→ WHAT TO DO: Copy each line of the following data that contains "against".

(Stored data entries)
/---
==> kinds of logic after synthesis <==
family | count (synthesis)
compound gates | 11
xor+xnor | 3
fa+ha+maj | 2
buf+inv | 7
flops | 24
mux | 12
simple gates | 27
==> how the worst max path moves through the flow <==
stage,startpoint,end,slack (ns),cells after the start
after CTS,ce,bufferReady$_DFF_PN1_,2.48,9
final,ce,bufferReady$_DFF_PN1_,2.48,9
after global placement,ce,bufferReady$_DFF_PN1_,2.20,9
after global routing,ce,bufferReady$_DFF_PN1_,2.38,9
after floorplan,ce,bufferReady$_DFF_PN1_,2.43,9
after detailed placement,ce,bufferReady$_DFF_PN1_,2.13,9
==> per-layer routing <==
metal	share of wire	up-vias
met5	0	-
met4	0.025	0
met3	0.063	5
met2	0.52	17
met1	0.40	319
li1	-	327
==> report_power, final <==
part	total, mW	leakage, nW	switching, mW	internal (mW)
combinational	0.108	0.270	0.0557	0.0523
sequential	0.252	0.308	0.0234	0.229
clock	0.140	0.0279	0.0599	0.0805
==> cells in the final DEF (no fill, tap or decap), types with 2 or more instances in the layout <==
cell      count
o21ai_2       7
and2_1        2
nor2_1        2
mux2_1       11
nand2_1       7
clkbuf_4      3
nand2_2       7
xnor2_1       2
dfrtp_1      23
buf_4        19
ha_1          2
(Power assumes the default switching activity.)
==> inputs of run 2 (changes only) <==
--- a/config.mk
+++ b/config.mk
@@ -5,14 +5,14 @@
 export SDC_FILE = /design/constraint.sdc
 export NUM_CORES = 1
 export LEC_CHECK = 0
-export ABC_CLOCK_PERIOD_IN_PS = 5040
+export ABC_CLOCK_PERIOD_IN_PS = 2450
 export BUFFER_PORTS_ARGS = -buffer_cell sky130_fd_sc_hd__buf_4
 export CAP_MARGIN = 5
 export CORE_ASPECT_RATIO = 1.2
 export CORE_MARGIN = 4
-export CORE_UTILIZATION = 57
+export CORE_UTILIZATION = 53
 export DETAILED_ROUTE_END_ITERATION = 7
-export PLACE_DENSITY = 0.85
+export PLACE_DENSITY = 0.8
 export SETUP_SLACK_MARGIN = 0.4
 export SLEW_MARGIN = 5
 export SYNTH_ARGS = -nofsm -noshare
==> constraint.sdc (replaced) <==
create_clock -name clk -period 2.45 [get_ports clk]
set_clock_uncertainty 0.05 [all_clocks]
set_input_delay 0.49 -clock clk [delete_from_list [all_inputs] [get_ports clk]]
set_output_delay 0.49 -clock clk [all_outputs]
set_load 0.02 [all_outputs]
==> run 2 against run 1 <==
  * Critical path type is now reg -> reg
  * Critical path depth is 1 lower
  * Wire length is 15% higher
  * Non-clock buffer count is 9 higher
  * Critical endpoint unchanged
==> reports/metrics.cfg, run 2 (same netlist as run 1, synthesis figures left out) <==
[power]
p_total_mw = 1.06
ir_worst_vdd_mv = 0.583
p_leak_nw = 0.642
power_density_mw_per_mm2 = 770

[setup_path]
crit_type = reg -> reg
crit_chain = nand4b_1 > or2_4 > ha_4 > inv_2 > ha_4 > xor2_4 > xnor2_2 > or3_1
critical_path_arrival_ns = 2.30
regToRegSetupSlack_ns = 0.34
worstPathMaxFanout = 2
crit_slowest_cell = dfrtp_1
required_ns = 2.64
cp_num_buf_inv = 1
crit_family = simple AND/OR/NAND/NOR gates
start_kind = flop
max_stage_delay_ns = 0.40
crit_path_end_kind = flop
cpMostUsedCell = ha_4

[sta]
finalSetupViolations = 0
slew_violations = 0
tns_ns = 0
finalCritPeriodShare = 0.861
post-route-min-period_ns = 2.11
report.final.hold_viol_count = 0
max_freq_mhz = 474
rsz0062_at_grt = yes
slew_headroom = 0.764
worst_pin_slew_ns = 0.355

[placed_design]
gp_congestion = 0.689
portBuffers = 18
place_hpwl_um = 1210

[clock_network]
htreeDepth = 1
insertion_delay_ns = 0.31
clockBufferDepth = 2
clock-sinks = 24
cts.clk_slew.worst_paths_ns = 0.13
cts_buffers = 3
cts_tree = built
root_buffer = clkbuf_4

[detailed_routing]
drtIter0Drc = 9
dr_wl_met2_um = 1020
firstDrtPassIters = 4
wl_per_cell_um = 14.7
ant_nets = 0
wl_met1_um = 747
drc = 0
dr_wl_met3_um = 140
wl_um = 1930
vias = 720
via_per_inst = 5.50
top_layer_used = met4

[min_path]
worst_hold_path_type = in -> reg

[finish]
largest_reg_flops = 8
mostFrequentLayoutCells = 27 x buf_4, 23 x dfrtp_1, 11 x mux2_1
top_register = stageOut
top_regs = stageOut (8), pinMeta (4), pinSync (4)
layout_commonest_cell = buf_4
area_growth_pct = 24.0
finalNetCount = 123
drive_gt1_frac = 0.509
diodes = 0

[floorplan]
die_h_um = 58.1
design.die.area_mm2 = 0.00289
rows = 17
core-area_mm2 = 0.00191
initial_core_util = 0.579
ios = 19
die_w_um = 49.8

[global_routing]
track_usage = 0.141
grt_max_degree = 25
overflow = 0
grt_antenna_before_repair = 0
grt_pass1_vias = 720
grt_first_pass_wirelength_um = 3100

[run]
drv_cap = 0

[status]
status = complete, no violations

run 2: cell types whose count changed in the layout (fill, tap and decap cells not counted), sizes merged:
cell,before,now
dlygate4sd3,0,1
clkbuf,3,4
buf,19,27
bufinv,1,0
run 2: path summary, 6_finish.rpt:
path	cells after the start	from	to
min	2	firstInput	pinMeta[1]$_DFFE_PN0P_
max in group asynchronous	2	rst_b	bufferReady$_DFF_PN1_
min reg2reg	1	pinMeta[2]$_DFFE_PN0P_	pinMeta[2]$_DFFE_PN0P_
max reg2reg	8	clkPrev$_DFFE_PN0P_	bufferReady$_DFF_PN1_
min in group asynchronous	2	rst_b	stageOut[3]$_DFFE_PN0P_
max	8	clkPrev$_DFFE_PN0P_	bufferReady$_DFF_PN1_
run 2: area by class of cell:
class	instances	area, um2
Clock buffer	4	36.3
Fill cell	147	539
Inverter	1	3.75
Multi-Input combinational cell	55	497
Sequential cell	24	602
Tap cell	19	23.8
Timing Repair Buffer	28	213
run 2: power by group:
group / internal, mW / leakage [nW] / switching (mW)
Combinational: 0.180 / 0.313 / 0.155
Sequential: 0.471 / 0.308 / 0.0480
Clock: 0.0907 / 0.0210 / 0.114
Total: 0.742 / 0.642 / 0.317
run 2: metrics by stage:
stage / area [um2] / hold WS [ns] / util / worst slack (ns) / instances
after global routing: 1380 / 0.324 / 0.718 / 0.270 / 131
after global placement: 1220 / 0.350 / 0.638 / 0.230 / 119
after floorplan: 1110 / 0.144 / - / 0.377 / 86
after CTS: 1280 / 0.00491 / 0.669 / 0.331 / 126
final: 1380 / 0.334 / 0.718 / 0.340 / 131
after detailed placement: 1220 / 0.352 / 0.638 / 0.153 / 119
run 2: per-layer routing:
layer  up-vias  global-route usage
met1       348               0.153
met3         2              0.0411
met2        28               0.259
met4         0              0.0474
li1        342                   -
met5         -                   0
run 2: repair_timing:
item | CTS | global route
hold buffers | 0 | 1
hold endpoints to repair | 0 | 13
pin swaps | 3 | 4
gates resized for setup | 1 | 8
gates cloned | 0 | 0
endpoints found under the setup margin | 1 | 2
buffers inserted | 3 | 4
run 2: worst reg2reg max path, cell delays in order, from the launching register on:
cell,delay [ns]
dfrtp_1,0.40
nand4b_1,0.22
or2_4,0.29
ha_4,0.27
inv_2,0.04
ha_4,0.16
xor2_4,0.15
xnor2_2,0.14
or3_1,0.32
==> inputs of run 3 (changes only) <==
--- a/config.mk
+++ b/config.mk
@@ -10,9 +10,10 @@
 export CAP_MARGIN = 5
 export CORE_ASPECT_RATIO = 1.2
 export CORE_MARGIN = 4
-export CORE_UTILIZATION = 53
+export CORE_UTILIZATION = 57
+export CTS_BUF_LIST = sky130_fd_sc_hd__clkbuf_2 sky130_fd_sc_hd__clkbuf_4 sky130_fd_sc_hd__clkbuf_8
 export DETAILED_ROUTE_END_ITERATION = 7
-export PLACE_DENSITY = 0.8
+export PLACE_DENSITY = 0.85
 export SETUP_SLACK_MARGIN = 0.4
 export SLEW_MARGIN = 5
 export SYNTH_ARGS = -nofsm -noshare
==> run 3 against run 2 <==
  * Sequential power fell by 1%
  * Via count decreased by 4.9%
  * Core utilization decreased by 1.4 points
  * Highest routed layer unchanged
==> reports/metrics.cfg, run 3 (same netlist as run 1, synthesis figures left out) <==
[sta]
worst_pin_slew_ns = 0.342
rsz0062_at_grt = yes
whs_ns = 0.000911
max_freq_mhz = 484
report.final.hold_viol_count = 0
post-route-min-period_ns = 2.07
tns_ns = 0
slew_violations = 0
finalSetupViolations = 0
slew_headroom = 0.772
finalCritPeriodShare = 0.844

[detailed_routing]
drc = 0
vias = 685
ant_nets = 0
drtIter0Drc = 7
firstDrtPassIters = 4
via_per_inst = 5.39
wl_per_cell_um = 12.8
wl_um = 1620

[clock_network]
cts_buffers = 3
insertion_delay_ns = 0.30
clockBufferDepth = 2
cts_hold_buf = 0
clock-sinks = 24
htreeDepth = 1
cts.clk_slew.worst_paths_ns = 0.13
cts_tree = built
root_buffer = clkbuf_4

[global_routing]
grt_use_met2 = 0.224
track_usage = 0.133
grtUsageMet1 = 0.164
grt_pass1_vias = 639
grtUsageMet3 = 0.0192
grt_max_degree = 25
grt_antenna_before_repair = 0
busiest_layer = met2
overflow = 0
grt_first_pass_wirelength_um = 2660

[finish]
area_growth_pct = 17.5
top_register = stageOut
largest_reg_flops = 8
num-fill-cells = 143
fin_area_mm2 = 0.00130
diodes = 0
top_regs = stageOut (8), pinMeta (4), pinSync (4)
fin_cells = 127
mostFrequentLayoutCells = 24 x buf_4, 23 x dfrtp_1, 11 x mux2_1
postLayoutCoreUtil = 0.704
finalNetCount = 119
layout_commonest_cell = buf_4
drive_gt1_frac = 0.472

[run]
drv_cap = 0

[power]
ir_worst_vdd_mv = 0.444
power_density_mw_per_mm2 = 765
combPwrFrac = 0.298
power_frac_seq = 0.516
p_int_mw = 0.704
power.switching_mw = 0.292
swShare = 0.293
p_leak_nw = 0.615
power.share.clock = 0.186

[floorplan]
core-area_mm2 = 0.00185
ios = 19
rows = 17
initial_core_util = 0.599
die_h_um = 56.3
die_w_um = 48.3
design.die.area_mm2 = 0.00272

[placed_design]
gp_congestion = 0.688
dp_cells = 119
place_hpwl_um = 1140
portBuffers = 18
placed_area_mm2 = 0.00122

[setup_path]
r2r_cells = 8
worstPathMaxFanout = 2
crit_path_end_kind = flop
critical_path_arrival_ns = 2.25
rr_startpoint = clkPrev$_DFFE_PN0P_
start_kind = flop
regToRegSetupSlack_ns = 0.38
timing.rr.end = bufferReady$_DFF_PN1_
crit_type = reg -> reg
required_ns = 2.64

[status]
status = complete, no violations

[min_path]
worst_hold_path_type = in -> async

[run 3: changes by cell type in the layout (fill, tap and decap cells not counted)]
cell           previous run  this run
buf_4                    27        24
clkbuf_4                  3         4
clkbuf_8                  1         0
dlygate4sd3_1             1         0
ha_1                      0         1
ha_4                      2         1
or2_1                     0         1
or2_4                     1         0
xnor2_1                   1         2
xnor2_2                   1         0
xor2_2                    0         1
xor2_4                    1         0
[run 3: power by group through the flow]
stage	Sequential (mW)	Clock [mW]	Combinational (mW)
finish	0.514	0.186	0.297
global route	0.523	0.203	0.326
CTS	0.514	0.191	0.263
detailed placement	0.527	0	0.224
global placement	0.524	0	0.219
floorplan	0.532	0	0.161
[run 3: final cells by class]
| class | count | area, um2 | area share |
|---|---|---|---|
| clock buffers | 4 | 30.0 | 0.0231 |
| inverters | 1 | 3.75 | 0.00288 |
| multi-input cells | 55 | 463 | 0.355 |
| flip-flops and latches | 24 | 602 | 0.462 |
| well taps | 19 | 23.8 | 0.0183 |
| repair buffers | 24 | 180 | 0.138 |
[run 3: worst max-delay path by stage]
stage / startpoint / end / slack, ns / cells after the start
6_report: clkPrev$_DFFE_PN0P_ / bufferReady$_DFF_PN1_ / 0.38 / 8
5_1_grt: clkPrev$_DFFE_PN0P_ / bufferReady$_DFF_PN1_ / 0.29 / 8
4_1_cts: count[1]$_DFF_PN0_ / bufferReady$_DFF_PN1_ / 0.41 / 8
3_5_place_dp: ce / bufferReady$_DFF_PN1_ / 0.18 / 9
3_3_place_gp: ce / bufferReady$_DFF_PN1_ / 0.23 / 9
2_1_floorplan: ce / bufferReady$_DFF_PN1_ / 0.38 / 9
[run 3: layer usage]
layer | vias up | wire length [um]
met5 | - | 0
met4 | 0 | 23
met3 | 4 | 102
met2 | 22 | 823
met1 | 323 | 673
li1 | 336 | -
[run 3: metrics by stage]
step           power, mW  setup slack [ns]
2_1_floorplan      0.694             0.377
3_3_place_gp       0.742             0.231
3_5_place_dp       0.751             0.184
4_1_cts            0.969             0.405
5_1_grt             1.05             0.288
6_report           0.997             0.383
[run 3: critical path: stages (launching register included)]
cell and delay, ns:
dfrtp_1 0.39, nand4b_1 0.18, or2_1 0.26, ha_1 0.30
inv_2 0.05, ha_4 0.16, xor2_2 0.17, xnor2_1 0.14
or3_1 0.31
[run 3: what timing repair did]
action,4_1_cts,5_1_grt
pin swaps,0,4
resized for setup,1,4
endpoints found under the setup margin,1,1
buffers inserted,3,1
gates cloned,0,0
\---
→ YOUR RESPONSE:
==> run 2 against run 1 <==
==> run 3 against run 2 <==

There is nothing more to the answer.